São Paulo vacina crianças de 3 a 4 anos contra a covid-19

A partir de hoje (27), as crianças de 3 aos 4 anos de idade e que vivem na cidade de São Paulo poderão tomar a dose de reforço contra a covid-19. A vacinação será aplicada nas crianças que já completaram o esquema vacinal básico com duas doses há mais de quatro meses.

A vacina é a Pfizer Baby, de tampa vinho, mesmo para as crianças que completaram o seu esquema vacinal com a vacina CoronaVac/Butantan/Sinovac.

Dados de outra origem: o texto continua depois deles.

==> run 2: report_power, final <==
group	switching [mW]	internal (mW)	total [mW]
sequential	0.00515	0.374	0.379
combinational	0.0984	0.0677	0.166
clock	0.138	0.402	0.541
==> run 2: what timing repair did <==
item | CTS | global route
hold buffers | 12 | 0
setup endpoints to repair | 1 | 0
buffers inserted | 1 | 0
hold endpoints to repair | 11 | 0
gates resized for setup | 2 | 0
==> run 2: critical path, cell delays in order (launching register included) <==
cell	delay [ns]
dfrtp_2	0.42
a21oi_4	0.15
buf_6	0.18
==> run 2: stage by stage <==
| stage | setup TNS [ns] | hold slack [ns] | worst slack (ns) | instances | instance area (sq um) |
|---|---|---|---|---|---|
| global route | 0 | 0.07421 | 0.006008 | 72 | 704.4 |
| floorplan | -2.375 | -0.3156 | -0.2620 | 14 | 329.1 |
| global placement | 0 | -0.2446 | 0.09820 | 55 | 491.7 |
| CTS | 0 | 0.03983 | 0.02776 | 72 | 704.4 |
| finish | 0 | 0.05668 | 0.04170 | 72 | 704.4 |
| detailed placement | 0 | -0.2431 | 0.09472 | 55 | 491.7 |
`config.mk`:
```
export PLATFORM = sky130hd
export DESIGN_NAME = rrts_out
export DESIGN_NICKNAME = d
export VERILOG_FILES = /design/src/hw/rtl/rrts_pkg.sv /design/src/hw/rtl/rrts_out.sv
export SDC_FILE = /design/constraint.sdc
export NUM_CORES = 1
export LEC_CHECK = 0
export ABC_AREA = 1
export BUFFER_PORTS_ARGS = -buffer_cell sky130_fd_sc_hd__buf_2
export CAP_MARGIN = 20
export CORE_AREA = 5 5 145 147
export CTS_CLUSTER_SIZE = 20
export DETAILED_ROUTE_END_ITERATION = 8
export DIE_AREA = 0 0 150 152
export PLACE_DENSITY = 0.62
export SYNTH_ARGS = -nofsm -noshare
export SYNTH_HDL_FRONTEND = slang
export SYNTH_SLANG_ARGS = --single-unit
```
`constraint.sdc`:
```
create_clock -name clk_i -period 7.9 [get_ports clk_i]
set_input_delay 1.185 -clock clk_i [delete_from_list [all_inputs] [get_ports clk_i]]
set_output_delay 1.185 -clock clk_i [all_outputs]
set_load 0.02 [all_outputs]
```
`src/hw/rtl/rrts_pkg.sv`:
```
// rrts_pkg: shared constants, types and helpers of the range rule tiling selector
// used by rrts_cell, rrts_out and range_rule_tiling_selector_top; no dependencies
package rrts_pkg;

  localparam int RULES_PER_TABLE = 16;
  localparam int NUM_TABLES      = 5;
  localparam int NUM_BOUNDS      = 6;
  localparam int NUM_SLOTS       = NUM_TABLES * RULES_PER_TABLE;

  localparam int SLOT_W     = 7;
  localparam int CAND_W     = 16;
  localparam int BOUND_W    = 32;
  localparam int SIZE_W     = 31;
  localparam int TBL_W      = 3;
  localparam int CFG_IDX_W  = 3;
  localparam int POS_W      = (RULES_PER_TABLE > 1) ? $clog2(RULES_PER_TABLE) : 1;
  localparam int SLOT_CMP_W = ($clog2(NUM_SLOTS + 1) > SLOT_W) ?
                              $clog2(NUM_SLOTS + 1) : SLOT_W;
  localparam int ROWS_W     = CAND_W + 1;
  localparam int TILE_W     = 9;

  localparam int IN_DATA_W  = 312;
  localparam int OUT_DATA_W = 120;
  localparam int IN_USER_W  = 2;

  // operation codes
  localparam logic [1:0] OP_WRITE = 2'd0;
  localparam logic [1:0] OP_INVAL = 2'd1;
  localparam logic [1:0] OP_QUERY = 2'd2;

  // configuration register indexes
  localparam logic [CFG_IDX_W-1:0] CFG_M_TILE_DEFAULT    = 3'd0;
  localparam logic [CFG_IDX_W-1:0] CFG_INTERVAL_DEFAULT  = 3'd1;
  localparam logic [CFG_IDX_W-1:0] CFG_TILE_ROWS_DEFAULT = 3'd2;
  localparam logic [CFG_IDX_W-1:0] CFG_NPU_SPLIT_DEFAULT = 3'd3;
  localparam logic [CFG_IDX_W-1:0] CFG_DATA_SPLIT_DEFAULT = 3'd4;

  // table numbers
  localparam int TBL_M_TILE    = 0;
  localparam int TBL_INTERVAL  = 1;
  localparam int TBL_TILE_ROWS = 2;
  localparam int TBL_NPU_SPLIT = 3;
  localparam int TBL_DATA_SPLIT = 4;

  // bound order inside a rule
  localparam int B_M_LO = 0;
  localparam int B_M_HI = 1;
  localparam int B_K_LO = 2;
  localparam int B_K_HI = 3;
  localparam int B_N_LO = 4;
  localparam int B_N_HI = 5;

  localparam logic [TILE_W-1:0] TILE_256 = 9'd256;
  localparam logic [TILE_W-1:0] TILE_128 = 9'd128;
  localparam logic [CAND_W-1:0] M_TILE_BIG = 16'd256;

  // query token walking down the cell chain
  typedef struct packed {
    logic [SIZE_W-1:0]                  m;
    logic [SIZE_W-1:0]                  k;
    logic [SIZE_W-1:0]                  n;
    logic [NUM_TABLES-1:0]              hit;
    logic [NUM_TABLES-1:0][CAND_W-1:0]  pick;
  } rrts_tok_pay_t;

  typedef struct packed {
    logic          vld;
    rrts_tok_pay_t pay;
  } rrts_tok_t;

  // rule update broadcast to the cells
  typedef struct packed {
    logic                               wr;
    logic                               inv;
    logic [TBL_W-1:0]                   tbl;
    logic [CAND_W-1:0]                  cand;
    logic [NUM_BOUNDS-1:0][BOUND_W-1:0] bnd;
  } rrts_rule_cmd_t;

  // all ones bound is a wildcard; other bounds compare as signed 32 bit
  function automatic logic in_range(logic [SIZE_W-1:0] v, logic [BOUND_W-1:0] lo,
                                    logic [BOUND_W-1:0] hi);
    logic lo_ok;
    logic hi_ok;
    lo_ok = (lo == '1) || ($signed({1'b0, v}) >= $signed(lo));
    hi_ok = (hi == '1) || ($signed({1'b0, v}) <= $signed(hi));
    return lo_ok && hi_ok;
  endfunction

endpackage

```
`src/hw/rtl/rrts_out.sv`:
```
// rrts_out: merges table defaults into the chain result and holds the output register
// depends on rrts_pkg
module rrts_out (
  input  logic                                          clk_i,
  input  logic                                          rst_ni,
  input  rrts_pkg::rrts_tok_t                           tok_i,
  input  logic [rrts_pkg::NUM_TABLES-1:0][rrts_pkg::CAND_W-1:0] dflt_i,
  output logic                                          take_o,
  output logic                                          m_axis_tvalid_o,
  input  logic                                          m_axis_tready_i,
  output logic [rrts_pkg::OUT_DATA_W-1:0]               m_axis_tdata_o
);
  import rrts_pkg::*;

  logic                                  vld_q;
  logic [OUT_DATA_W-1:0]                 data_q;
  logic [OUT_DATA_W-1:0]                 data_d;
  logic [NUM_TABLES-1:0][CAND_W-1:0]     pick;
  logic [ROWS_W-1:0]                     rows;
  logic [TILE_W-1:0]                     n_tile;

  assign take_o = !vld_q || m_axis_tready_i;

  always_comb begin
    for (int t = 0; t < NUM_TABLES; t++) begin
      pick[t] = tok_i.pay.hit[t] ? tok_i.pay.pick[t] : dflt_i[t];
    end
    rows   = {pick[TBL_TILE_ROWS], 1'b0};
    n_tile = (pick[TBL_M_TILE] == M_TILE_BIG) ? TILE_128 : TILE_256;
    data_d = {4'b0, TILE_256, n_tile, rows, pick[TBL_DATA_SPLIT], pick[TBL_NPU_SPLIT],
              rows, pick[TBL_INTERVAL], pick[TBL_M_TILE]};
  end

  always_ff @(posedge clk_i or negedge rst_ni) begin
    if (!rst_ni) begin
      vld_q <= 1'b0;
    end else if (take_o) begin
      vld_q <= tok_i.vld;
    end
  end

  always_ff @(posedge clk_i) begin
    if (take_o && tok_i.vld) begin
      data_q <= data_d;
    end
  end

  assign m_axis_tvalid_o = vld_q;
  assign m_axis_tdata_o  = data_q;

endmodule

```
==> flow_summary.toml <==
[status]
status = "completed"

[synthesis]
synth_cells = 356
synth_top_area_cell = "edfxtp_1"
yosys_warnings = 0
syn_avg_cell_area_um2 = 11.8
synthMuxAreaShare_pct = 17.2
synth_top_family_by_area = "multiplexers"
syn_area_mm2 = 0.00420
synth-compound-area-share_pct = 0.715
ys_seq_elements = 83
ys_types = 14
synth_simple_gate_area_share_pct = 10.3
synth_xor_area_share_pct = 0
synthTopCellsByArea = "edfxtp_1 (59%), mux2_2 (17%), nand2_1 (8.8%)"
synth_adder_area_share_pct = 0
synth-seq-area-share_pct = 59.3
synth_top_cell_area_share_pct = 58.7

[floorplanning]
die_area_mm2 = 0.0228
row_count = 52
core_area_mm2 = 0.0198
die_w_um = 150
num_io_pins = 384
start_util_pct = 21.2
fp.dieH_um = 152

[place]
place_congestion = 0.787
port_buffers = 268
placedInstanceArea_mm2 = 0.00559
hpwl_um = 10300
placed_cells = 863

[worst_setup_path]
critPathSlowestCell = "buf_2"
critPathMaxFanout = 2
cpMostUsedCell = "buf_2"
reg2regPathDepth = 3
crit_path_cell_trace = "buf_2, inv_1, nand2_1, buf_2"
end_kind = "output port"
max_stage_delay_ps = 160
crit-reg2reg-launch = "m_axis_tvalid_o$_DFFE_PN0P_"
cp_top_family = "buffers and inverters"
critPathKind = "in -> out"
r2r_slack_ps = 6200
rr_endpoint = "m_axis_tdata_o[56]$_DFFE_PP_"
worstPathArrival_ps = 1610
required_ps = 6710
critical_path_buf_inv_count = 3
cp_num_cells = 4
cp-start-kind = "primary input"

[clock_network]
numCtsBuffers = 9
ctsResizeCount = 0
post_cts_buffers = 0
cts-root-buf = "clkbuf_16"
worst_skew_pair.late_latency_ps = 340
cts_buffer_depth = 2
cts_hold_buf = 0
cts_tree = "done"
clkTransAtPathRegs_ps = 70
cts_sinks = 83
htreeDepth = 3

[drt]
dr.pass1.iters = 4
wirelength_um = 12800
drcViolationCount = 0
routed.top_layer = "met5"
avgRoutedWirePerCell_um = 14.5
ant_nets = 0
wl_met1_um = 4810
vias_per_cell = 3.77
route.met3.wl_um = 1510
route.vias.total = 3316
drt_iter0_markers = 125
routed-wl-met2_um = 6310

[hold_path]
min_from = "m_axis_tvalid_o$_DFFE_PN0P_"
min_to = "m_axis_tvalid_o$_DFFE_PN0P_"
hold_depth = 2
worst_hold_path_type = "reg -> reg"

[cells_and_area]
final_area_mm2 = 0.00591
syn_to_final_growth_pct = 40.9
layout.nets = 867
insertedDiodeCount = 0
final_common_cell = "buf_2"
layout-drive-gt1-share_pct = 57.9
mostFrequentLayoutCells = "buf_2 (268), nand2_1 (98), edfxtp_1 (82)"
stdcell_count = 880

[timing]
fmax_mhz = 357
slew_headroom_pct = 59.8
period_needed_ps = 2800
setup_violations = 0
drv_slew = 0
final-hold-violation-count = 0
whs_ps = 584
rsz0062_at_grt = "false"
skew_ps = 14.5
tightestPinTransition_ps = 602
fin_crit_sh_pct = 35.4
setup_tns_ps = 0

[power_and_ir_drop]
power_leakage_nw = 2.81
power_density_mw_per_mm2 = 196
irDropWorstVdd_uv = 83.4

[global_routing]
grt_remaining_overflow = 0
grt_max_degree = 83
first_global_vias = 3186
grt_usage_pct = 10.4
grt_pass1_wl_um = 17800
antenna_found_initial = 1

[job]
max_cap_viol_count = 0
<file path="config.mk">
export PLATFORM = sky130hd
export DESIGN_NAME = rrts_cell
export DESIGN_NICKNAME = d
export VERILOG_FILES = /design/src/hw/rtl/rrts_pkg.sv /design/src/hw/rtl/rrts_cell.sv
export SDC_FILE = /design/constraint.sdc
export NUM_CORES = 2
export LEC_CHECK = 0
export BUFFER_PORTS_ARGS = -buffer_cell sky130_fd_sc_hd__buf_2
export CAP_MARGIN = 20
export CORE_MARGIN = 2
export CORE_UTILIZATION = 50
export DETAILED_ROUTE_END_ITERATION = 12
export PLACE_DENSITY = 0.76
export SYNTH_ARGS = -nofsm -noshare
export SYNTH_HDL_FRONTEND = slang
export SYNTH_SLANG_ARGS = --single-unit
export TNS_END_PERCENT = 1
</file>
<file path="constraint.sdc">
create_clock -name clk_i -period 2.9 [get_ports clk_i]
set_input_delay 0 -clock clk_i [delete_from_list [all_inputs] [get_ports clk_i]]
set_output_delay 0 -clock clk_i [all_outputs]
set_load 0.005 [all_outputs]
</file>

Segundo a Secretaria Municipal da Saúde, a Pfizer Baby também poderá ser utilizada como segunda dose para completar o esquema básico vacinal de crianças que tomaram a primeira dose com o imunizante CoronaVac.

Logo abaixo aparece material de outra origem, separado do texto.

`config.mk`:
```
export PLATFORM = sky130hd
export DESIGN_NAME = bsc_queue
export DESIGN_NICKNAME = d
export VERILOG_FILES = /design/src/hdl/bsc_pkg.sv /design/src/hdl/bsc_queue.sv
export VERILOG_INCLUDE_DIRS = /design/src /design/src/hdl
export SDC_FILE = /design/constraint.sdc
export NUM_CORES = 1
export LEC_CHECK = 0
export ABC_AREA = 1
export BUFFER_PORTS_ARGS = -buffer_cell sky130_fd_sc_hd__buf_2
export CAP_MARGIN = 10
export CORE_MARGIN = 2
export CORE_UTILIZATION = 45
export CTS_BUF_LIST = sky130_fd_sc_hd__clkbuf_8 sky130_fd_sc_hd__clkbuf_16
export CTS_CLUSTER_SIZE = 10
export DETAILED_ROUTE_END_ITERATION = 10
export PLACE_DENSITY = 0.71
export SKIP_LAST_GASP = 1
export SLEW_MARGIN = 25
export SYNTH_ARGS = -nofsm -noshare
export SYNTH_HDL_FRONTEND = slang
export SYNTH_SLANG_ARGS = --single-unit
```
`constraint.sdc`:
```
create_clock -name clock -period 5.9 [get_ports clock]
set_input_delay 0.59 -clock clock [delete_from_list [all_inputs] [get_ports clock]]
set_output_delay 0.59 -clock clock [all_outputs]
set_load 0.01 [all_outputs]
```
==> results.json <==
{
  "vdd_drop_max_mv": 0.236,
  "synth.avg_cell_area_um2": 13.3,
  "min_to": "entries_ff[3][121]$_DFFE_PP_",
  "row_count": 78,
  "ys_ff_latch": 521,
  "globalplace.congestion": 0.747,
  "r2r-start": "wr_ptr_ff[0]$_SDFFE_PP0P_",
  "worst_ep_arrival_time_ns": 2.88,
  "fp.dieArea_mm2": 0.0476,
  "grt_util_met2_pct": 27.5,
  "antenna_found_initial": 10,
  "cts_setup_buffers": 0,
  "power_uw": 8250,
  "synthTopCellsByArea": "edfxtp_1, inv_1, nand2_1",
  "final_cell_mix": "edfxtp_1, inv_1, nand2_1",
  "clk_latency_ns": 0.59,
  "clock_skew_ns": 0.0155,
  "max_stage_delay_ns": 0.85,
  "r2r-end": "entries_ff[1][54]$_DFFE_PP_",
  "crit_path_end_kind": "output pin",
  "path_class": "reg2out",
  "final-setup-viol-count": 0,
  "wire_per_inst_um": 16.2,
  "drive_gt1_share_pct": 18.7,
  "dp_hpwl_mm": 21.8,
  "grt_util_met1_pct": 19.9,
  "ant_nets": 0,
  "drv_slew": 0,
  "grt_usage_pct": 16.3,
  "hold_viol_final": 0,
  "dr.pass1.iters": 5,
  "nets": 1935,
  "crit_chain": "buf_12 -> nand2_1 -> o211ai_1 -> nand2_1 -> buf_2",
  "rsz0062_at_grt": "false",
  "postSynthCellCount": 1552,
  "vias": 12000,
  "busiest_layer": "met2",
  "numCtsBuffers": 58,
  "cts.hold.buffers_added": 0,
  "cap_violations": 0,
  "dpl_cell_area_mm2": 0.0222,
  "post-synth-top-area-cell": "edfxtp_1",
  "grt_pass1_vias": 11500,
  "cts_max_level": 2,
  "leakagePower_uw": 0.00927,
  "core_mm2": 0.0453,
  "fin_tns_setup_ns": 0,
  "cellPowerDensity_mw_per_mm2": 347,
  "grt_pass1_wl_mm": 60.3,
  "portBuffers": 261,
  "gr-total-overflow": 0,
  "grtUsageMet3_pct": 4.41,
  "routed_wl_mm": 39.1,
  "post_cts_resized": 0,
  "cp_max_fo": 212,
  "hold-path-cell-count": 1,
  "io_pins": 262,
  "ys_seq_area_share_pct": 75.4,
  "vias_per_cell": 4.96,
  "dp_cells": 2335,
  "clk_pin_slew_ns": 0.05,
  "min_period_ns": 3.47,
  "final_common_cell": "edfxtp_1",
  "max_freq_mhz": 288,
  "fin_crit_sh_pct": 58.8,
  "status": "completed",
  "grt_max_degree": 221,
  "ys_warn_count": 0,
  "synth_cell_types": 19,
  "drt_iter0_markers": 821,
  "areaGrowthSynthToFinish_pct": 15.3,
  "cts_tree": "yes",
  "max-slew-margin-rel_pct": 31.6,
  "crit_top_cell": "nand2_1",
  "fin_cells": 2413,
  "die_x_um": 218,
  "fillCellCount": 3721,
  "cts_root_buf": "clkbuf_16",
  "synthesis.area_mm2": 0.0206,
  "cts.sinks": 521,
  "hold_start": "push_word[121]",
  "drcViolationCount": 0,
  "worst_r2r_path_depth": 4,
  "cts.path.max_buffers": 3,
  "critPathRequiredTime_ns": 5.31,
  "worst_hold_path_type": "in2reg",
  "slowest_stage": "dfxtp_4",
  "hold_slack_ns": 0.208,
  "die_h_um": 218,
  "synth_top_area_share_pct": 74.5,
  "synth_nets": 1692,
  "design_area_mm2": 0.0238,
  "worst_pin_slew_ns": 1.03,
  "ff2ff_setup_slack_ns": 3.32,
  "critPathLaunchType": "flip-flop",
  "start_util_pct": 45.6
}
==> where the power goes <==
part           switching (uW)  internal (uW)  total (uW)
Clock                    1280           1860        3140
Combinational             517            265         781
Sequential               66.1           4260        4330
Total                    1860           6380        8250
**config.mk**
```make
export PLATFORM = sky130hd
export DESIGN_NAME = ssc_mul
export DESIGN_NICKNAME = d
export VERILOG_FILES = /design/src/rtl/core/ssc_mul.sv
export SDC_FILE = /design/constraint.sdc
export NUM_CORES = 2
export LEC_CHECK = 0
export ABC_AREA = 1
export BUFFER_PORTS_ARGS = -buffer_cell sky130_fd_sc_hd__buf_2
export CAP_MARGIN = 5
export CORE_MARGIN = 2
export CORE_UTILIZATION = 38
export CTS_BUF_LIST = sky130_fd_sc_hd__clkbuf_16
export DETAILED_ROUTE_END_ITERATION = 6
export HOLD_SLACK_MARGIN = 0.1
export PLACE_DENSITY = 0.63
export SKIP_CTS_REPAIR_TIMING = 1
export SYNTH_ARGS = -nofsm -noshare
export SYNTH_HDL_FRONTEND = slang
export SYNTH_SLANG_ARGS = --single-unit
```
**constraint.sdc**
```tcl
create_clock -name i_clk -period 11.5 [get_ports i_clk]
set_input_delay 0.575 -clock i_clk [delete_from_list [all_inputs] [get_ports i_clk]]
set_output_delay 0.575 -clock i_clk [all_outputs]
set_load 0.02 [all_outputs]
```
**src/rtl/core/ssc_mul.sv**
```systemverilog
// shared signed 32x32 multiplier with registered product
module ssc_mul (
    input  logic               i_clk,
    input  logic signed [31:0] i_a,
    input  logic signed [31:0] i_b,
    output logic signed [63:0] o_prod
);
    logic signed [63:0] r_prod;

    always_ff @(posedge i_clk) begin
        r_prod <= i_a * i_b;
    end

    assign o_prod = r_prod;
endmodule

```
# After elaboration in Yosys (flattened, before gate mapping)
# Cells that the tools add are included.
word_totals:
  ff_bits: 64
  inputBits: 65
  output_inout_bits: 64
  elab_cells: 2
classes:
  multipliers: 1
ops:
  columns: ["cell", "n"]
  rows:
  - ["$mul 32x32->64", 1]

# Logic depth before layout (Yosys ltp)
depth:
  ltp_word: 1
  ltp_mapped: 31

# Worst setup path before layout
# OpenSTA, ideal clock, no wires.
synth_path:
  path_kind: "input-to-reg"
  startpoint: "input port i_a[31]"
  endpoint: "register r_prod[59], in the netlist o_prod[59]"
  t_arrival_ns: 7.107
  required_ns: 11.387
  setup_slack_ns: 4.281
  path_stages: 27
  cell_sequence: "clkbuf_1 -> nand2_1 -> inv_1 -> fa_1 -> inv_1 -> fa_1 -> inv_1 -> fa_1 -> fa_1 -> inv_1 -> fa_1 -> inv_1 -> fa_1 -> inv_1 -> fa_1 -> fa_1 -> inv_1 -> ha_1 -> nand2_2 -> nor2_1 -> inv_1 -> nor2_1 -> nand2_1 -> nor3_1 -> nand2_1 -> nand4_1 -> nand2_1"
synth_between:
  elab_chain_cells: 1
synth_lines:
  columns: ["item", "line", "text"]
  rows:
  - ["start: declaration", "4", "input logic signed [31:0] i_a,"]
  - ["$mul 32x32->64", "11", "r_prod <= i_a * i_b;"]
  - ["end signal: assignment", "11", null]
  - ["end: declaration", "8", "logic signed [63:0] r_prod;"]
# Every way passes these cells.

# Final worst setup path
layout_path:
  startpoint: "input port i_a[31]"
  endpoint: "register r_prod[56], in the netlist o_prod[56]"
# The elaborated chain is that of the path after synthesis.

==> impl_metrics.env <==
export IMPL_syn2layout_area_growth_pct=4.976
export IMPL_synth_top_cell_by_area="fa_1"
export IMPL_numCtsBuffers=9
export IMPL_synth_fp_nets=6455
export IMPL_drive_above_1_share_pct=4.562
export IMPL_rsz0062_at_grt="no"
export IMPL_synth_async_reset_ratio_pct=0
export IMPL_die_h_um=329.3
export IMPL_cts_buffer_depth=2
export IMPL_dpl_hpwl_um=95830
export IMPL_slew_headroom_pct=17.81
export IMPL_period_share_pct=71.75
export IMPL_synth_edf_count=0
export IMPL_first_pass_iters=5
export IMPL_ys_seq_elements=64
export IMPL_hp_class="in -> reg"
export IMPL_critPathKind="in -> reg"
export IMPL_yosysUniqueCellTypes=27
export IMPL_fin_nets=6411
export IMPL_grt_max_degree=33
export IMPL_yosys_top_cells_count="1,692 x inv_1, 1,504 x nand2_1, 1,082 x fa_1, 192 x clkbuf_1, 184 x ha_1"
export IMPL_grt_overflow=0
export IMPL_vias=30630
export IMPL_worst_pin_slew_ns=1.232
export IMPL_antenna_found_initial=7
export IMPL_synth_area_um2=40200
export IMPL_final_max_slew_viol_count=0
export IMPL_grt_pass1_wl_um=184200
export IMPL_grt_pass1_vias=33230
export IMPL_startpoint_type="input port"
export IMPL_synth_top_flop_cell="dfxtp_1"
export IMPL_yosys_top_cells_area="fa_1 54%, inv_1 16%, nand2_1 14%"
export IMPL_initial_core_util_pct=38.25
export IMPL_dpl_instance_area_um2=41930
export IMPL_synth_top_area_share_pct=53.88
export IMPL_hold_viol=0
export IMPL_end_kind="register"
export IMPL_final_area_um2=42210
export IMPL_placement_rows=119
export IMPL_gp_congestion=0.9868
export IMPL_largest_reg_flops=64
export IMPL_cts_root_buf="clkbuf_16"
export IMPL_cts_tree="built"
export IMPL_drc_errors=0
export IMPL_fp_dieW_um=329.3
export IMPL_whs_endpoint="o_prod[0]"
export IMPL_max_cap_violations=0
export IMPL_io_pin_count=129
export IMPL_crit_path_max_incr_delay_ns=0.87
export IMPL_period_minus_slack_ns=8.251
export IMPL_syn_inst=5124
export IMPL_status="completed"
export IMPL_cts_sink_count=64
export IMPL_fin_util_pct=40.15
export IMPL_critPathRequiredTime_ns=11.75
export IMPL_crit_fanout=32
export IMPL_setup_violations=0
export IMPL_cpMaxStageDelayCell="fa_1"
export IMPL_io_buffers=128
export IMPL_yosysWarnings=0
export IMPL_cts_max_level=3
export IMPL_avgSynthCellArea_um2=7.846
export IMPL_die_area_um2=108400
export IMPL_grt_use_total_pct=21.84
export IMPL_worstPathArrival_ns=8.50
export IMPL_totalWireLength_um=112500
export IMPL_hold_path_cell_count=3
export IMPL_fmax_ghz=0.1212
export IMPL_yosysSeqAreaShare_pct=3.187
export IMPL_ant_nets=0
export IMPL_hold_ws_ns=0.8108
export IMPL_coreArea_um2=105100
export IMPL_clkTransAtPathRegs_ns=0.07
export IMPL_synth_most_common_cell="inv_1"
export IMPL_hp_start="i_b[0]"
export IMPL_vias_per_cell=4.728
export IMPL_post_drt_wl_per_cell_um=17.37
export IMPL_drtIter0Drc=2247
export IMPL_final_setup_tns_ns=0
worst max-delay path, delay by kind of cell:
| family | cells | cell delay, ns |
|---|---|---|
| fa+ha+maj | 9 | 4.74 |
| buf+inv | 9 | 1.87 |
| simple gates | 9 | 1.27 |
layout by cell type (no fill, tap or decap), types with 21 or more instances in the layout:
| cell type | n |
|---|---|
| inv_1 | 1693 |
| nand2_1 | 1504 |
| fa_1 | 1082 |
| ha_1 | 184 |
| buf_2 | 128 |
| nor2_1 | 93 |
| nand3_1 | 73 |
| dfxtp_1 | 64 |
| a21oi_1 | 62 |
| nor2_2 | 31 |
| xor2_1 | 31 |
| nand2_2 | 21 |
cell type report:
class | count | area (µm²)
timing repair buffer | 137 | 708.2
tap | 1391 | 1740
inverter | 1700 | 6381
sequential | 64 | 1281
multi-input combinational | 3168 | 31820
antenna | 3 | 7.507
fill | 10860 | 62910
clock inverter | 7 | 40.04
clock buffer | 9 | 225.2
logic make-up (layout without fill, tap and decap cells):
logic type / count (synthesis) / after routing / synth area share [%]
xor gates and xnor gates: 34 / 34 / 0.7407
other: 0 / 3 / 0
and+or+nand+nor: 1773 / 1773 / 17.55
adders and majority gates: 1266 / 1266 / 59.60
DFF: 64 / 64 / 3.187
AOI/OAI and AO/OA: 95 / 95 / 1.260
buffers and inverters: 1892 / 1853 / 17.66
stage by stage:
stage               cells  setup WS (ns)
floorplan            5124          4.281
global placement     6460          3.073
detailed placement   6460          2.917
CTS                  6476          3.262
global route         6477          2.732
finish               6479          3.249
worst max-delay path by stage:
stage / from / end / cells after the start
6_report: i_a[31] / o_prod[56] / 27
5_1_grt: i_a[31] / o_prod[62] / 27
4_1_cts: i_a[31] / o_prod[56] / 27
3_5_place_dp: i_a[31] / o_prod[56] / 27
3_3_place_gp: i_a[31] / o_prod[56] / 27
2_1_floorplan: i_a[31] / o_prod[59] / 27
metal layers:
metal  vias up  track usage [%]  share of wire (%)
li1      13830                -                  -
met1     15670            29.91                 42
met2       988            37.52                 50
met3       145            2.005                6.0
met4         4            5.109                2.5
met5         -                0              0.025
Power is left out: the tool's default activity adds up to more than one toggle a clock period on the data nets, which glitch-free logic cannot reach.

A secretaria informou que, até este momento, a cobertura vacinal de crianças dos 3 aos 4 anos de idade contra a covid na cidade de São Paulo está em 62,2% para a primeira dose e em 32,5% para a segunda dose. Nas crianças de 6 meses a 2 anos, a cobertura vacinal está em 17,4% para a primeira dose e 4,3% para a segunda dose. E entre crianças entre 5 e 11 anos, a cobertura vacinal está em 100% para a primeira dose, 84,4% para a segunda dose e 4,1% para a dose de reforço.

A vacinação de crianças contra a covid-19 é fundamental para proteger esse público contra as formas graves da doença, além de evitar mortes. Os imunizantes são seguros e já foram aprovados pela Agência Nacional de Vigilância Sanitária (Anvisa).

Bivalente

Também nesta segunda-feira (27), a capital paulista iniciou a aplicação da vacina Pfizer bivalente contra a covid-19 em idosos acima dos 70 anos de idade e pessoas acima de 12 anos com imunossupressão, indígenas, residentes em instituições de longa permanência e funcionários desses equipamentos. Serão vacinadas aquelas pessoas que já completaram o esquema básico de vacinação ou que já receberam uma ou duas doses de reforço, respeitando o intervalo de quatro meses da dose mais recente recebida.

A vacina bivalente é aplicada em pessoas com idade acima dos 12 anos e protege contra a cepa original do coronavírus e também contra algumas subvariantes da Ômicron.